We wouldn't see anything of "our world". In reality, the Hubble Space
Telescope looks back into space-time by more than 10 billion years, and
it still doesn't see itself from behind. At that time, there was no mankind
yet, there was no earth, there was no sun. Most likely, there wasn't even
our Milky Way as we know it. But still it hasn't looked to the end of time. |
| What would we see if we looked to the
end of time? Well, the COBE Differential Microwave Radiometer has done
that, at least almost so (Partridge 1992). In 1964, Penzias & Wilson
stumbled over a curious phenomenon, that earned them each a quarter of the
physics Nobel Price in 1978.
From all directions of the sky, a faint but remarkebly homogenous microwave
radiation can be recorded, spectrally equivalent to the heat radiation
from a black body with a temperature of exactly 2.728 ± 0.002 K
(cited in Dodelson et al. 1996).
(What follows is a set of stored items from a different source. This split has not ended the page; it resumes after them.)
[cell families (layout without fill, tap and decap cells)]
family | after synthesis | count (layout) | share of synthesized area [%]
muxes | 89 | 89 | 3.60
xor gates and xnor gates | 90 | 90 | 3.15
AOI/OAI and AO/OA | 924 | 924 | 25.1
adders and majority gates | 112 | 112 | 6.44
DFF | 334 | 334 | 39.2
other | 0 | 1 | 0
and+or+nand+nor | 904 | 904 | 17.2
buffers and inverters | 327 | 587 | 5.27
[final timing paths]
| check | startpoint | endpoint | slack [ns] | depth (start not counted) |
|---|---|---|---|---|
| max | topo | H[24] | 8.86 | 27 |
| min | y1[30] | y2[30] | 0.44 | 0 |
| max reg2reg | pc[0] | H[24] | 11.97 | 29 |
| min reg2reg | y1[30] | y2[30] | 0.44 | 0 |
Background: an optimization exercise with open tools, aiming at small area, a short achievable clock period and few clock cycles. Do not read the settings as production practice.
Only simulation tests tie the RTL to the original design; equivalence was not proved.
Power is estimated from default activity; no workload was simulated.

job 6464:
Design tgui_blit, start of the top module:
module tgui_blit (
    input             clk,
    input             rst,
    input             cmd_valid,
    input      [7:0]  cmd_code,
    input      [7:0]  cmd_rop,
    input      [15:0] cmd_flags,
    input      [31:0] cmd_fg,
    input      [31:0] cmd_bg,
    input      [15:0] cmd_dst_x,
    input      [15:0] cmd_dst_y,
    input      [15:0] cmd_src_x,
    input      [15:0] cmd_src_y,
    input      [15:0] cmd_size_x,
    input      [15:0] cmd_size_y,
    input      [15:0] cmd_clip_left,
    input      [15:0] cmd_clip_top,
    input      [15:0] cmd_clip_right,
    input      [15:0] cmd_clip_bottom,
    input      [9:0]  cmd_rowoffset,
    input      [1:0]  cmd_bpp,
    input             pat_we,
    input      [5:0]  pat_addr,
    input      [7:0]  pat_data,
    output            busy,
    output            mem_req,
    output            mem_we,
    output     [19:0] mem_addr,
    output     [1:0]  mem_size,
    output     [31:0] mem_wdata,
    input             mem_ready,
    input             mem_rvalid,
    input      [31:0] mem_rdata
);
Size: ~8500 cells after synthesis, about 1300 flip-flops, ~380 I/O pins, roughly 74000 sq um of cells after synthesis.
export LEC_CHECK = 0
export ABC_AREA = 1
export CAP_MARGIN = 20
export CORE_MARGIN = 2
export CORE_UTILIZATION = 65
export PLACE_DENSITY = 0.8
export SETUP_SLACK_MARGIN = 5
export SLEW_MARGIN = 20
create_clock -name core_clock -period 12.0 [get_ports {clk}]
standard.sh (not shown) runs the stock make flow with config.mk's settings and CLKGATE_MAP_FILE= SYNTH_SCRIPT=/design/flow/synth_recipe.tcl, a recipe that flattens the netlist after the stock synthesis.
==> flow/flow/run.sh <==
#!/bin/bash
set -euo pipefail
bash standard.sh SETUP_SLACK_MARGIN=8 "BUFFER_PORTS_ARGS=-buffer_cell sky130_fd_sc_hd__buf_2" finish > layout_make.log 2>&1
Both conditions hold for job 6464: the flow ran to the end and the final layout passed the timing, DRC and antenna checks.
Testbench counts of job 6464, summed over its fixed seeds: cycles 298,733.
What job 9820 does differently from job 6464 at the input level:
- a change of CORE_UTILIZATION from 65 to 55
- a change of PLACE_DENSITY from 0.8 to 0.7
==> flow/flow/run.sh <==
#!/bin/bash
set -euo pipefail
bash standard.sh SETUP_SLACK_MARGIN=8 finish > layout_make.log 2>&1
## What came out
On sum of routed wire length over all layers, job 6464 loses to job 9820. Between job 6464 and job 9820, the final net count is higher for job 9820. Total clock network power delta (job 6464 -> job 9820): insignificant. Share of the clock period used by the worst path in job 9820 is 1.4 points lower than in job 6464. Taking job 6464 as the reference, in job 9820 sequential share of layout area dropped 1.4 points; critical path depth dropped 9. In the metrics for job 6464 and job 9820, the one carrying the lower fraction of power spent switching nets is job 9820. Diff job 6464 -> job 9820 | power after layout | increase of 0.43%.
Context: an optimization exercise on an open-source flow, tuned for small area. The choices shown serve that exercise and are no tape-out recipe.
Function was checked by simulation only, so behaviour that the tests miss may differ from the original.
The flow treats the clock pin as an ideal source, which a real chip does not have.
Power and IR drop assume default switching activity.

==> willow <==
Design bms_frame_codec, start of the top module:
module bms_frame_codec (
    input  wire        clk,
    input  wire        rst,
    input  wire        op_valid,
    output wire        op_ready,
    input  wire [7:0]  op_code,
    input  wire [31:0] op_arg,
    input  wire        hin_valid,
    output wire        hin_ready,
    input  wire [7:0]  hin_data,
    output wire        res_valid,
    input  wire        res_ready,
    output wire [3:0]  res_code,
    output wire [31:0] res_data,
    output wire        hout_valid,
    input  wire        hout_ready,
    output wire [7:0]  hout_data,
    output wire        tx_valid,
    input  wire        tx_ready,
    output wire [7:0]  tx_data,
    input  wire        rx_valid,
    output wire        rx_ready,
    input  wire        rx_tmo,
    input  wire [7:0]  rx_data
);
export LEC_CHECK = 0
export CAP_MARGIN = 20
export CORE_MARGIN = 2
export CORE_UTILIZATION = 50
export PLACE_DENSITY = 0.9
export SLEW_MARGIN = 20
create_clock -name core_clock -period 10.0 [get_ports {clk}]
standard.sh (not shown) runs the stock make flow with config.mk's settings and CLKGATE_MAP_FILE= SYNTH_SCRIPT=/design/flow/synth_recipe.tcl, a recipe that flattens the netlist after the stock synthesis.
==> flow/flow/run.sh <==
#!/bin/bash
# Standard ORFS layout (the standard.sh), with these changes:
#  - port buffers: buf_1 cells;
#  - clock tree: clkbuf_16 buffers, no dummy loads, and the sink clustering
#    picked from a few candidates: after placement each candidate tree is
#    built on the placed design, and the one adding the least area whose
#    worst flip-flop clock-pin slew (placement parasitics) is at most
#    SLEW_CAP ns is used for the real clock tree. Each candidate is also
#    tried with its non-leaf clock buffers (those that drive clock buffers)
#    resized to clkbuf_8 or clkbuf_4 (flow/post_cts.tcl).
set -euo pipefail
BUF="BUFFER_PORTS_ARGS=-buffer_cell sky130_fd_sc_hd__buf_1"
BASE="-sink_clustering_enable -repair_clock_nets -dont_use_dummy_load -buf_list sky130_fd_sc_hd__clkbuf_16"
SLEW_CAP=0.120
RES=orfs/results/$FLOW_PLATFORM/bms_frame_codec/base

bash standard.sh "$BUF" place > flow_place.log 2>&1

CANDS=("-sink_clustering_size 36 -sink_clustering_max_diameter 100"
       "-sink_clustering_size 34 -sink_clustering_max_diameter 80"
       "-sink_clustering_size 33 -sink_clustering_max_diameter 90"
       "-sink_clustering_size 32 -sink_clustering_max_diameter 100"
       "-sink_clustering_size 32 -sink_clustering_max_diameter 80"
       "-sink_clustering_size 30 -sink_clustering_max_diameter 80"
       "-sink_clustering_size 28 -sink_clustering_max_diameter 100"
       "-sink_clustering_size 24 -sink_clustering_max_diameter 60")
NLBUFS=(sky130_fd_sc_hd__clkbuf_16 sky130_fd_sc_hd__clkbuf_8 sky130_fd_sc_hd__clkbuf_4)
pids=()
for i in "${!CANDS[@]}"; do
  for j in "${!NLBUFS[@]}"; do
    TRIAL_DB=$RES/3_place.odb TRIAL_SDC=$RES/3_place.sdc TRIAL_CTS_ARGS="$BASE ${CANDS[$i]}" \
      TRIAL_NLBUF=${NLBUFS[$j]} \
      openroad -no_init -threads 1 -exit flow/cts_trial.tcl > flow_cts_trial_${i}_$j.log 2>&1 &
    pids+=($!)
    if (( ${#pids[@]} >= NUM_CORES )); then wait "${pids[0]}" || true; pids=("${pids[@]:1}"); fi
  done
done
wait || true

best=""; best_nl=""; best_area=""
for i in "${!CANDS[@]}"; do
  for j in "${!NLBUFS[@]}"; do
    r=$(grep -h "^TRIAL_RESULT" flow_cts_trial_${i}_$j.log | tail -1 || true)
    [[ -z "$r" ]] && continue
    area=$(echo "$r" | awk '{print $2}'); slew=$(echo "$r" | awk '{print $3}')
    echo "candidate $i/$j: ${CANDS[$i]} ${NLBUFS[$j]} area $area slew $slew" >> flow_cts_pick.log
    if awk -v s="$slew" -v c="$SLEW_CAP" 'BEGIN{exit !(s <= c)}'; then
      if [[ -z "$best" ]] || awk -v a="$area" -v b="$best_area" 'BEGIN{exit !(a < b)}'; then
        best=$i; best_nl=$j; best_area=$area
      fi
    fi
  done
done
if [[ -z "$best" ]]; then best=$(( ${#CANDS[@]} - 1 )); best_nl=0; fi
echo "picked $best/$best_nl: ${CANDS[$best]} ${NLBUFS[$best_nl]}" >> flow_cts_pick.log

NLBUF=${NLBUFS[$best_nl]} bash standard.sh "$BUF" "CTS_ARGS=$BASE ${CANDS[$best]}" \
  "POST_CTS_TCL=$PWD/flow/post_cts.tcl" finish > flow_make.log 2>&1
==> flow/flow/cts_trial.tcl <==
# Trial clock tree on the placed design. Prints the cell area the tree adds
# and the worst flip-flop clock-pin slew under placement parasitics.
set P $::env(FLOW_HOME)/platforms/$::env(FLOW_PLATFORM)
read_liberty $P/lib/sky130_fd_sc_hd__tt_025C_1v80.lib
read_db $::env(TRIAL_DB)
read_sdc $::env(TRIAL_SDC)
source $P/setRC.tcl
proc cell_area {} {
  set a 0
  foreach inst [[ord::get_db_block] getInsts] {
    set m [$inst getMaster]
    set a [expr {$a + [$m getWidth] * [$m getHeight] / 1e6}]
  }
  return $a
}
set a0 [cell_area]
clock_tree_synthesis {*}$::env(TRIAL_CTS_ARGS)
set ::env(NLBUF) $::env(TRIAL_NLBUF)
source [file dirname [info script]]/post_cts.tcl
set a1 [cell_area]
detailed_placement
estimate_parasitics -placement
set worst 0
foreach pin [get_pins -hierarchical */CLK] {
  foreach e {rise fall} {
    foreach a {max min} {
      set s [get_property $pin slew_${a}_$e]
      if {$s > $worst} { set worst $s }
    }
  }
}
puts "TRIAL_RESULT [format %.1f [expr {$a1 - $a0}]] [format %.4f $worst]"
==> flow/flow/post_cts.tcl <==
# Resize the clock tree's non-leaf buffers (the ones that drive other clock
# buffers, not flip-flops) to $::env(NLBUF).
if {[info exists ::env(NLBUF)] && $::env(NLBUF) ne ""} {
  foreach i [get_cells clkbuf_*] {
    if {![string match clkbuf_leaf_* [get_full_name $i]]} {
      replace_cell $i $::env(NLBUF)
    }
  }
}
==> inputs of onyx, as changes to willow <==
--- a/flow/design.v
+++ b/flow/design.v
@@ -47,23 +47,23 @@
     localparam [3:0] S_RX_PRE  = 4'd3;      
     localparam [3:0] S_RX_SYNC = 4'd4;      
     localparam [3:0] S_RX_HDR  = 4'd5;      
     localparam [3:0] S_RX_PAY  = 4'd6;      
     localparam [3:0] S_RES     = 4'd7;      
     localparam [3:0] S_RESP    = 4'd8;      
     localparam [3:0] S_POUT    = 4'd9;      
-    localparam [3:0] S_POUTF   = 4'd10;     
     localparam [1:0] X_OK = 2'd0, X_NP = 2'd1, X_BI = 2'd2, X_BO = 2'd3;
     reg [3:0]  st;
     reg [1:0]  xc;
     reg [31:0] h;         
     reg [7:0]  cnt;
     reg [7:0]  crc_acc;
-    reg [7:0]  crc_w;     
+    reg [7:0]  crc_w;
     reg [7:0]  ph;        
+    reg        hv;
     reg [2039:0] ring;    
     wire [7:0] len = h[31:24];
     wire       at_len = (cnt == len);
     wire       aligned = (ph == cnt);
     wire in_rx = (st == S_RX_PRE) || (st == S_RX_SYNC) || (st == S_RX_HDR) || (st == S_RX_PAY);
     reg [7:0] tx_b;
     always @(*) begin
@@ -76,22 +76,23 @@
     assign tx_valid   = (st == S_TX_HDR) || ((st == S_TX_PAY) && (at_len || hin_valid));
     assign tx_data    = tx_b;
     assign hin_ready  = (st == S_TX_PAY) && !at_len && tx_ready;
     assign rx_ready   = in_rx && (st != S_RX_PAY || at_len || aligned);
     assign res_valid  = (st == S_RES) || (st == S_RESP);
     assign res_code   = {xc[1] & xc[0], 1'b0, xc[1] ^ xc[0], xc[1]};
     assign res_data   = h;
-    assign hout_valid = (st == S_POUTF);
-    assign hout_data  = crc_w;
+    assign hout_valid = hv;
+    assign hout_data  = h[7:0];
     wire tx_take = tx_valid && tx_ready;
     wire rx_take = rx_valid && rx_ready;
     wire wr      = rx_take && !rx_tmo && (st == S_RX_PAY) && !at_len;
-    wire [7:0] crc_acc_next, crc_w_next;
-    bms_crc8_step u_crc_acc (.crc_in(crc_acc), .data_in(op_arg[7:0]), .crc_out(crc_acc_next));
-    bms_crc8_step u_crc_w   (.crc_in(crc_w),   .data_in(in_rx ? rx_data : tx_b), .crc_out(crc_w_next));
+    wire [7:0] crc_x = (st == S_IDLE) ? (crc_acc ^ op_arg[7:0]) : (crc_w ^ (in_rx ? rx_data : tx_b));
+    wire [7:0] crc_next;
+    bms_crc8_step u_crc (.crc_in(crc_x), .data_in(8'h00), .crc_out(crc_next));
+    wire [7:0] crc_acc_next = crc_next, crc_w_next = crc_next;
     always @(posedge clk) begin
         ring <= {ring[2031:0], ring[2039:2032]};
         if (wr)
             ring[15:8] <= rx_data;
     end
     always @(posedge clk) begin
         if (rst || ph == 8'd254)
@@ -99,14 +100,15 @@
         else
             ph <= ph + 8'd1;
     end
     always @(posedge clk) begin
         if (rst) begin
             st      <= S_IDLE;
             crc_acc <= 8'h00;
+            hv      <= 1'b0;
         end else begin
             case (st)
             S_IDLE: if (op_valid) begin
                 cnt   <= 8'd3;
                 crc_w <= 8'h00;
                 xc    <= X_OK;
                 st    <= S_RES;
@@ -181,15 +183,15 @@
                             cnt <= 8'd0;
                             st  <= S_RX_PAY;
                         end
                     end
                     default: begin  
                         if (at_len) begin
                             cnt <= 8'd0;
-                            if (rx_data == crc_w) begin
+                            if (crc_w_next == 8'h00) begin
                                 st <= S_RESP;
                             end else begin
                                 xc <= X_NP;
                                 h  <= 32'd3;
                                 st <= S_RES;
                             end
                         end else begin
@@ -199,23 +201,22 @@
                     end
                     endcase
                 end
             end
             S_RES: if (res_ready) st <= S_IDLE;
             S_RESP: if (res_ready) st <= S_POUT;
             default: begin  
-                if (st == S_POUT || hout_ready) begin
-                    if (at_len) begin
-                        st <= S_IDLE;
-                    end else if (aligned) begin
-                        crc_w  <= ring[7:0];
-                        st     <= S_POUTF;
-                        cnt    <= cnt + 8'd1;
-                    end else begin
-                        st <= S_POUT;
-                    end
+                if ((!hv || hout_ready) && at_len) begin
+                    hv <= 1'b0;
+                    st <= S_IDLE;
+                end else if ((!hv || hout_ready) && aligned) begin
+                    h[7:0] <= ring[7:0];
+                    hv     <= 1'b1;
+                    cnt    <= cnt + 8'd1;
+                end else if (hout_ready) begin
+                    hv <= 1'b0;
                 end
             end
             endcase
         end
     end
 endmodule
==> flow/flow/run.sh (replaced) <==
#!/bin/bash
# Standard ORFS layout (the standard.sh), with these changes:
#  - port buffers: buf_1 cells;
#  - clock tree: clkbuf_16 buffers, no dummy loads, and the sink clustering
#    picked from a few candidates: after placement each candidate tree is
#    built on the placed design, and the one adding the least area whose
#    worst flip-flop clock-pin slew (placement parasitics) is at most
#    SLEW_CAP ns is used for the real clock tree;
#  - after global routing, cells on paths with positive slack are downsized
#    (RECOVER_POWER=100).
set -euo pipefail
BUF="BUFFER_PORTS_ARGS=-buffer_cell sky130_fd_sc_hd__buf_1"
BASE="-sink_clustering_enable -repair_clock_nets -dont_use_dummy_load -buf_list sky130_fd_sc_hd__clkbuf_16"
SLEW_CAP=0.118
RES=orfs/results/$FLOW_PLATFORM/bms_frame_codec/base

bash standard.sh "$BUF" place > flow_place.log 2>&1

CANDS=("-sink_clustering_size 34 -sink_clustering_max_diameter 80"
       "-sink_clustering_size 32 -sink_clustering_max_diameter 80"
       "-sink_clustering_size 32 -sink_clustering_max_diameter 60"
       "-sink_clustering_size 30 -sink_clustering_max_diameter 80"
       "-sink_clustering_size 28 -sink_clustering_max_diameter 100"
       "-sink_clustering_size 24 -sink_clustering_max_diameter 60")
pids=()
for i in "${!CANDS[@]}"; do
  TRIAL_DB=$RES/3_place.odb TRIAL_SDC=$RES/3_place.sdc TRIAL_CTS_ARGS="$BASE ${CANDS[$i]}" \
    openroad -no_init -threads 1 -exit flow/cts_trial.tcl > flow_cts_trial_$i.log 2>&1 &
  pids+=($!)
  if (( ${#pids[@]} >= NUM_CORES )); then wait "${pids[0]}" || true; pids=("${pids[@]:1}"); fi
done
wait || true

best=""; best_area=""
for i in "${!CANDS[@]}"; do
  r=$(grep -h "^TRIAL_RESULT" flow_cts_trial_$i.log | tail -1 || true)
  [[ -z "$r" ]] && continue
  area=$(echo "$r" | awk '{print $2}'); slew=$(echo "$r" | awk '{print $3}')
  echo "candidate $i: ${CANDS[$i]} area $area slew $slew" >> flow_cts_pick.log
  if awk -v s="$slew" -v c="$SLEW_CAP" 'BEGIN{exit !(s <= c)}'; then
    if [[ -z "$best" ]] || awk -v a="$area" -v b="$best_area" 'BEGIN{exit !(a < b)}'; then
      best=$i; best_area=$area
    fi
  fi
done
[[ -z "$best" ]] && best=$(( ${#CANDS[@]} - 1 ))
echo "picked $best: ${CANDS[$best]}" >> flow_cts_pick.log

bash standard.sh "$BUF" "CTS_ARGS=$BASE ${CANDS[$best]}" RECOVER_POWER=100 finish > flow_make.log 2>&1
--- a/flow/flow/cts_trial.tcl
+++ b/flow/flow/cts_trial.tcl
@@ -11,16 +11,14 @@
     set m [$inst getMaster]
     set a [expr {$a + [$m getWidth] * [$m getHeight] / 1e6}]
   }
   return $a
 }
 set a0 [cell_area]
 clock_tree_synthesis {*}$::env(TRIAL_CTS_ARGS)
-set ::env(NLBUF) $::env(TRIAL_NLBUF)
-source [file dirname [info script]]/post_cts.tcl
 set a1 [cell_area]
 detailed_placement
 estimate_parasitics -placement
 set worst 0
 foreach pin [get_pins -hierarchical */CLK] {
   foreach e {rise fall} {
     foreach a {max min} {
removed: flow/flow/post_cts.tcl
==> qor summary <==
Status: onyx finished with violations; willow complete, no violations
Violated checks: onyx max-capacitance violations, max-slew violations; willow -
RR Startpoint: onyx cnt[0]; willow cnt[3]
Final weighted congestion in routability-driven placement: onyx 0.945; willow 0.930
Iteration-0 DRC Markers: onyx 1825; willow 1811
Slowest stage delay, CP: onyx 0.92 ns; willow 0.86 ns
Peak-usage layer in the global routing report: onyx met1; willow met2
Fillers: onyx 6923; willow 6662
Clk slew on worst S/H paths: onyx 0.11 ns; willow 0.12 ns
Clock network share of area: onyx 0.0393; willow 0.0361
Count of placed standard cells including taps: onyx 4033; willow 3935
Source-to-sink clock delay at the later pin of the worst-skew pair: onyx 0.67 ns; willow 0.65 ns
Multi-input combinational gate total: onyx 521; willow 489
Pre-CTS setup slack: onyx 4.04 ns; willow 4.86 ns
Global routing usage on met3: onyx 0.0354; willow 0.0259
Instance count on the critical path: onyx 14; willow 7
Count of inverters not on the clock network in the layout: onyx 23; willow 21
Post-synthesis xor/xnor area fraction: onyx 0.0105; willow 0.0167
Max FO, Critical Path: onyx 24; willow 19
Number of global-route vias before repair: onyx 18500; willow 18900
Post-synthesis mux area share: onyx 0.00403; willow 0.00303
Layout buffering overhead excluding clock cells: onyx 0.0107; willow 0.0103
Per-cell routed wire length: onyx 17.4 µm; willow 17.5 µm
Share of the final layout cell area in multi-input gates: onyx 0.0682; willow 0.0651
Total power after layout: onyx 14.0 mW; willow 13.7 mW
Worst clock skew on the final layout: onyx 0.0754 ns; willow 0.0493 ns
Number of antenna violations at the first check in global routing: onyx 9; willow 1
Final nets: onyx 2944; willow 2895

[separate check: timing with driven ports]
Ports are ideal in the flow. The routed layouts listed here were re-timed in OpenROAD.
Step 1 sets driving cells, clkbuf_16 on the clock port and buf_2 on the other inputs (assumed; they add their load-dependent delay and slew).
Step 2 adds t to the input delays and takes it off the output delays; t is the mean of the earliest and latest rising clock arrival at the registers after step 1. Input paths then give back, and output paths get back, about the clock's delay inside the block.
Three values: ideal, step 1, step 2; two values: the first two.
run	t, ns	slack for setup (ns)	worst setup path after step 2	pins driven straight from the clock port
willow	0.678	4.452 / 4.392 / 5.071	register to output	1
onyx	0.682	3.754 / 3.747 / 3.568	input to register	1
For onyx, which loses most, drivers alone change the setup slack by -0.007 ns; drivers and shift together by -0.186 ns.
The satellite-born COBE instrument screened
the cosmic space in all directions and detected slight anisotropies in that
background radiation, in the range of 10 ppm. What kind of "black body"
was the source of this radiation? |
| The theory goes like this (Hu et al.
1997): All these photons originated at the same time, due to the same
event. At the time of their generation, their energy spectrum corresponded
to a temperature of 3 000 (three thousand) K. Cooling down to 2.728 (i.e.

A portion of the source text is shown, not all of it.